The remaining Spark tabs, Storage, Environment, and Executors, are fairly self-explanatory. The Storage tab shows information about the cached RDDs/DataFrames on the cluster. This can help you see if certain data has been evicted from the cache over time. The Environment tab shows you information about the Runtime Environment, including information about Scala and Java as well as the various Spark Properties that you configured on your cluster.

What if I need to check history? Spark UI History Server

Normally, the Spark UI is only available while a SparkContext is running, so how can you get to it after your application crashes or ends? To do this, Spark includes a tool called the Spark History Server that allows you to reconstruct the Spark UI and REST API, provided that the application was configured to save an event log. You can find up-to-date information about how to use this tool in the Spark documentation.

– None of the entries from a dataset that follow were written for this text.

**src/srm_pkg.sv**
```systemverilog
// Package for the serial register access master: item types and constants.
// No dependencies; imported by every module of the block.
package srm_pkg;

	localparam int UnitW = 16;
	localparam int WaitW = UnitW + 1;
	localparam logic [UnitW-1:0] UNIT_TICKS_RESET = 16'd5;
	localparam logic [3:0] HDR_BITS = 4'd4;
	localparam logic [3:0] DATA_BITS = 4'd8;

	// One request item: a sequencer tick with its access request and pin input
	typedef struct packed {
		logic       start_req;
		logic       func;
		logic [2:0] reg_addr;
		logic [7:0] wr_data;
		logic       miso;
	} srm_req_t;

	// One result item: pin levels and status after the tick
	typedef struct packed {
		logic       cs_out;
		logic       sck_out;
		logic       mosi_out;
		logic       busy_res;
		logic       done_res;
		logic [7:0] rd_data;
	} srm_rsp_t;

endpackage

```
**src/srm_seq.sv**
```systemverilog
// Pin-level sequencer of the serial register access master.
// Depends on srm_pkg; advances one tick for each accepted item.
module srm_seq
	import srm_pkg::*;
(
	input  logic             clk,
	input  logic             arst_n,
	input  logic             step,
	input  logic [UnitW-1:0] unit_ticks,
	input  srm_req_t         req,
	output srm_rsp_t         rsp
);

	typedef enum logic [3:0] {
		PH_IDLE, PH_HDR_BIT, PH_HDR_HI, PH_HDR_LO, PH_HDR_END, PH_PRE,
		PH_TX_BIT, PH_TX_HI, PH_TX_LO, PH_TX_END, PH_RX_HI, PH_RX_SMP,
		PH_RX_XHI, PH_RX_XLO, PH_FIN, PH_TAIL
	} phase_t;

	phase_t           phase_q;
	logic [3:0]       bit_q;
	logic [WaitW-1:0] wait_q;
	logic [7:0]       tx_q;
	logic [7:0]       rx_q;
	logic [3:0]       hdr_q;
	logic             rd_op_q;
	logic             cs_q;
	logic             sck_q;
	logic             mosi_q;
	logic             done_q;

	logic [3:0]       bit_inc;
	logic [WaitW-1:0] short_wait;
	logic [WaitW-1:0] long_wait;

	// Delay lengths and the next bit position
	assign bit_inc    = bit_q + 4'd1;
	assign short_wait = {1'b0, unit_ticks};
	assign long_wait  = {unit_ticks, 1'b0};

	// Advance the sequencer by one tick per item
	always_ff @(posedge clk or negedge arst_n) begin
		if (!arst_n) begin
			phase_q <= PH_IDLE;
			bit_q   <= '0;
			wait_q  <= '0;
			tx_q    <= '0;
			rx_q    <= '0;
			hdr_q   <= '0;
			rd_op_q <= 1'b0;
			cs_q    <= 1'b0;
			sck_q   <= 1'b0;
			mosi_q  <= 1'b0;
			done_q  <= 1'b0;
		end else if (step) begin
			done_q <= 1'b0;
			if (phase_q == PH_IDLE) begin
				if (req.start_req) begin
					rd_op_q <= req.func;
					hdr_q   <= {req.reg_addr, req.func};
					tx_q    <= req.wr_data;
					bit_q   <= '0;
					cs_q    <= 1'b1;
					wait_q  <= long_wait;
					phase_q <= PH_HDR_BIT;
				end
			end else if (wait_q != '0) begin
				wait_q <= wait_q - WaitW'(1);
			end else begin
				unique case (phase_q)
					PH_IDLE: begin
					end
					PH_HDR_BIT: begin
						mosi_q  <= hdr_q[bit_q[1:0]];
						wait_q  <= long_wait;
						phase_q <= PH_HDR_HI;
					end
					PH_HDR_HI: begin
						sck_q   <= 1'b1;
						wait_q  <= short_wait;
						phase_q <= PH_HDR_LO;
					end
					PH_HDR_LO: begin
						sck_q   <= 1'b0;
						wait_q  <= long_wait;
						bit_q   <= bit_inc;
						phase_q <= (bit_inc >= HDR_BITS) ? PH_HDR_END : PH_HDR_BIT;
					end
					PH_HDR_END: begin
						mosi_q  <= 1'b0;
						wait_q  <= long_wait;
						phase_q <= PH_PRE;
					end
					PH_PRE: begin
						wait_q  <= long_wait;
						bit_q   <= '0;
						phase_q <= rd_op_q ? PH_RX_HI : PH_TX_BIT;
					end
					PH_TX_BIT: begin
						mosi_q  <= tx_q[bit_q[2:0]];
						wait_q  <= long_wait;
						phase_q <= PH_TX_HI;
					end
					PH_TX_HI: begin
						sck_q   <= 1'b1;
						wait_q  <= short_wait;
						phase_q <= PH_TX_LO;
					end
					PH_TX_LO: begin
						sck_q   <= 1'b0;
						wait_q  <= long_wait;
						bit_q   <= bit_inc;
						phase_q <= (bit_inc >= DATA_BITS) ? PH_TX_END : PH_TX_BIT;
					end
					PH_TX_END: begin
						mosi_q  <= 1'b0;
						wait_q  <= long_wait;
						phase_q <= PH_FIN;
					end
					PH_RX_HI: begin
						sck_q   <= 1'b1;
						wait_q  <= long_wait;
						phase_q <= PH_RX_SMP;
					end
					PH_RX_SMP: begin
						// sample at the end of the high phase, LSB arrives first
						rx_q    <= {req.miso, rx_q[7:1]};
						sck_q   <= 1'b0;
						wait_q  <= long_wait;
						bit_q   <= bit_inc;
						phase_q <= (bit_inc >= DATA_BITS) ? PH_RX_XHI : PH_RX_HI;
					end
					PH_RX_XHI: begin
						sck_q   <= 1'b1;
						wait_q  <= long_wait;
						phase_q <= PH_RX_XLO;
					end
					PH_RX_XLO: begin
						sck_q   <= 1'b0;
						wait_q  <= '0;
						phase_q <= PH_FIN;
					end
					PH_FIN: begin
						cs_q    <= 1'b0;
						sck_q   <= 1'b1;
						wait_q  <= rd_op_q ? long_wait : short_wait;
						phase_q <= PH_TAIL;
					end
					PH_TAIL: begin
						sck_q   <= 1'b0;
						wait_q  <= '0;
						done_q  <= 1'b1;
						phase_q <= PH_IDLE;
					end
				endcase
			end
		end
	end

	// Present the state after the last tick
	assign rsp.cs_out   = cs_q;
	assign rsp.sck_out  = sck_q;
	assign rsp.mosi_out = mosi_q;
	assign rsp.busy_res = (phase_q != PH_IDLE);
	assign rsp.done_res = done_q;
	assign rsp.rd_data  = rx_q;

endmodule

```
**src/serial_register_access_master.sv**
```systemverilog
// Serial register access master: LSB-first bit-banged register reads and writes.
// Each request item is one sequencer tick; its result item is ready in the cycle after
// acceptance, and one item is taken every cycle while the result side keeps up.
// The sequencer state registers in srm_seq form the result register of that tick.
// Asynchronous active-low reset: idle, pins low, unit_ticks back to 5. Uses srm_pkg.
module serial_register_access_master
	import srm_pkg::*;
(
	input  logic             clk,
	input  logic             arst_n,
	input  logic             cfg_we,
	input  logic [UnitW-1:0] cfg_wdata,
	input  logic             req_valid,
	output logic             req_stall,
	input  srm_req_t         req,
	output logic             rsp_valid,
	input  logic             rsp_stall,
	output srm_rsp_t         rsp
);

	logic [UnitW-1:0] unit_ticks_q;
	logic             rsp_valid_q;
	logic             req_take;

	// Take an item when the result slot is empty or drains this cycle
	assign req_stall = rsp_valid_q & rsp_stall;
	assign req_take  = req_valid & ~req_stall;
	assign rsp_valid = rsp_valid_q;

	// Hold the delay unit register
	always_ff @(posedge clk or negedge arst_n) begin
		if (!arst_n) begin
			unit_ticks_q <= UNIT_TICKS_RESET;
		end else if (cfg_we) begin
			unit_ticks_q <= cfg_wdata;
		end
	end

	// Track an undelivered result item
	always_ff @(posedge clk or negedge arst_n) begin
		if (!arst_n) begin
			rsp_valid_q <= 1'b0;
		end else if (req_take) begin
			rsp_valid_q <= 1'b1;
		end else if (!rsp_stall) begin
			rsp_valid_q <= 1'b0;
		end
	end

	srm_seq u_seq (
		.clk        (clk),
		.arst_n     (arst_n),
		.step       (req_take),
		.unit_ticks (unit_ticks_q),
		.req        (req),
		.rsp        (rsp)
	);

endmodule

```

To use the history server, you first need to configure your application to store event logs to a certain location. You can do this by by enabling spark.eventLog.enabled and the event log location with the configuration spark.eventLog.dir. Then, once you have stored the events, you can run the history server as a standalone application, and it will automatically reconstruct the web UI based on these logs. Some cluster managers and cloud services also configure logging automatically and run a history server by default. There are a number of other configurations for the history server. Refer to the relevant table on Spark History Server Configurations in the Spark documentation.

Conclusion – Your Spark Monitoring Guide

Mastering Spark isn’t just about writing perfect DataFrame code — it’s about knowing exactly what’s happening inside your cluster the moment something goes wrong (or slow).

Start every investigation in the Spark UI (port 4040 is your new homepage)
Use logs (driver + executor + event logs) as your forensic evidence
Watch the six critical areas: jobs → stages → tasks/executors → storage → shuffles → environment
Never again guess — the UI and logs will show you skew, spills, GC pauses, dead executors, or mis-configurations in seconds

Open the UI the second your job starts, keep the History Server running in production, and you’ll debug and tune faster than 99% of Spark users out there.

That’s it. One tab, one set of logs, zero excuses. Go monitor like a pro — your cluster (and your sleep) will thank you.